Dari data pelacakan satelit mendapati fakta bahwa hiu paus betina dan dewasa sering menggunakan laut dalam seperti ngarai dan gunung laut. Sementara, jantan muda tetap menjadikan perairan dangkal yang kaya akan plankton sebagai tempat berkumpul.
“Itu membantu mereka untuk tumbuh dengan cepat.”
Menurut dia, hiu paus memiliki dinamika populasi di empat lokasi dengan dominasi jantan muda yang rata-rata berukuran 4-5 meter. Hal itu menandakan, keempatnya adalah habitat pembesaran. Untuk itu, sangat penting melakukan upaya pengelolaan wisata berbasis bagan secara hati-hati untuk kurangi risiko hiu paus terluka.
Berdasarkan hasil riset, ada 76,9% hiu paus di BLKB terluka, mulai dari abrasi/goresan, sayatan, amputasi sirip, hingga bekas gigitan pemangsa. Dari jumlah itu, interaksi manusia melalui perikanan atau wisata bagan tetap tinggi, utamanya di perairan Kaimana. Sebab itu, tim merekomendasikan desain bagan ramah hiu paus, penerapan kode etik wisata, dan pengawasan ketat aktivitas perikanan serta pelayaran.
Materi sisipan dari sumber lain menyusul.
File: src/rtl/cursor_report_sched.sv
// cursor_report_sched: integrates signed cursor deltas and emits one clamped
// relative-motion/button report per interval over valid/ready, honoring the safety tier.
module cursor_report_sched #(
    parameter int PERIOD = 50000,
    parameter int ACC_W  = 12,
    parameter int RMAX   = 127
) (
    input  logic       clk,
    input  logic       rst,
    input  logic       en,
    input  logic       sample_valid,
    input  logic [7:0] dx_in,
    input  logic [7:0] dy_in,
    input  logic [1:0] tier,
    input  logic       click_req,
    output logic       rpt_valid,
    input  logic       rpt_ready,
    output logic [7:0] rpt_dx,
    output logic [7:0] rpt_dy,
    output logic       rpt_btn,
    output logic [7:0] ovf_cnt
);
    localparam int CW = $clog2(PERIOD);
    localparam logic ACCUM = 1'b0;
    localparam logic SEND  = 1'b1;
    localparam logic signed [ACC_W:0]   SMAX = (ACC_W+1)'(2 ** (ACC_W - 1) - 1);
    localparam logic signed [ACC_W-1:0] RLIM = ACC_W'(RMAX);

    function automatic logic signed [ACC_W-1:0] sat_add(input logic signed [ACC_W-1:0] a,
                                                        input logic [7:0] d);
        logic signed [ACC_W:0] s;
        s = {a[ACC_W-1], a} + {{(ACC_W-7){d[7]}}, d};
        return s > SMAX ? ACC_W'(SMAX) : s < -SMAX ? ACC_W'(-SMAX) : s[ACC_W-1:0];
    endfunction

    function automatic logic [7:0] clamp(input logic signed [ACC_W-1:0] a);
        return a > RLIM ? 8'(RMAX) : a < -RLIM ? 8'(-RMAX) : a[7:0];
    endfunction

    logic [CW-1:0]           cnt_q, cnt_d;
    logic                    state_q, state_d;
    logic signed [ACC_W-1:0] accx_q, accx_d, accy_q, accy_d;
    logic                    click_pend_q, click_pend_d, release_due_q, release_due_d;
    logic [7:0]              rpt_dx_q, rpt_dx_d, rpt_dy_q, rpt_dy_d, ovf_q, ovf_d;
    logic                    rpt_btn_q, rpt_btn_d;
    logic                    lock, samp, tick, click_e, load;
    logic signed [ACC_W-1:0] accx_e, accy_e;
    logic [7:0]              sx, sy;

    always_comb begin
        lock    = tier >= 2'd2;
        samp    = sample_valid & en & ~lock;
        tick    = cnt_q == CW'(PERIOD - 1);
        // Under lockout the registered accumulators may still hold motion for one cycle; mask it.
        accx_e  = lock ? '0 : accx_q;
        accy_e  = lock ? '0 : accy_q;
        click_e = click_pend_q & ~lock;
        load    = tick & (state_q == ACCUM) & ((accx_e != 0) | (accy_e != 0) | click_e | release_due_q);
        sx      = clamp(accx_e);
        sy      = clamp(accy_e);
        cnt_d   = tick ? '0 : CW'(cnt_q + 1'b1);
        accx_d  = lock ? '0 : sat_add(accx_q - (load ? {{(ACC_W-8){sx[7]}}, sx} : '0), samp ? dx_in : 8'd0);
        accy_d  = lock ? '0 : sat_add(accy_q - (load ? {{(ACC_W-8){sy[7]}}, sy} : '0), samp ? dy_in : 8'd0);
        click_pend_d  = ~lock & (click_req | (click_pend_q & ~load));
        release_due_d = load ? click_e : release_due_q;
        rpt_dx_d  = load ? sx : rpt_dx_q;
        rpt_dy_d  = load ? sy : rpt_dy_q;
        rpt_btn_d = load ? click_e : rpt_btn_q;
        state_d   = state_q == ACCUM ? (load ? SEND : ACCUM) : (rpt_ready ? ACCUM : SEND);
        ovf_d     = (tick & (state_q == SEND) & (ovf_q != 8'hFF)) ? ovf_q + 8'd1 : ovf_q;
    end

    always_ff @(posedge clk or posedge rst) begin
        if (rst) begin
            cnt_q         <= '0;
            state_q       <= ACCUM;
            accx_q        <= '0;
            accy_q        <= '0;
            click_pend_q  <= 1'b0;
            release_due_q <= 1'b0;
            rpt_dx_q      <= '0;
            rpt_dy_q      <= '0;
            rpt_btn_q     <= 1'b0;
            ovf_q         <= '0;
        end else begin
            cnt_q         <= cnt_d;
            state_q       <= state_d;
            accx_q        <= accx_d;
            accy_q        <= accy_d;
            click_pend_q  <= click_pend_d;
            release_due_q <= release_due_d;
            rpt_dx_q      <= rpt_dx_d;
            rpt_dy_q      <= rpt_dy_d;
            rpt_btn_q     <= rpt_btn_d;
            ovf_q         <= ovf_d;
        end
    end

    assign rpt_valid = state_q == SEND;
    assign rpt_dx    = rpt_dx_q;
    assign rpt_dy    = rpt_dy_q;
    assign rpt_btn   = rpt_btn_q;
    assign ovf_cnt   = ovf_q;
endmodule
“Tim peneliti mendorong regulasi modifikasi bagan, seperti menghilangkan bagian tajam untuk mengurangi risiko luka saat hiu paus berinteraksi di sekitar bagan.”
Menurut Iqbal, konservasi hiu paus adalah tanggung jawab bersama, bukan oleh satu pihak saja.
“Bukan hanya ilmuwan, tetapi juga masyarakat, pelaku wisata, dan pelaut. Pariwisata hiu paus dapat menjadi penggerak ekonomi lokal, namun harus terkelola dengan aturan yang jelas agar tidak menimbulkan luka pada hiu paus maupun dampak negatif pada ekosistem,” katanya.
Dalam laporannya, tim juga rekomendasikan pengelolaan dan penelitian hiu paus, mendorong perluasan pemantauan dan identifikasi individu berbasis data foto ID lintas lembaga, melibatkan wisatawan, nelayan, dan masyarakat.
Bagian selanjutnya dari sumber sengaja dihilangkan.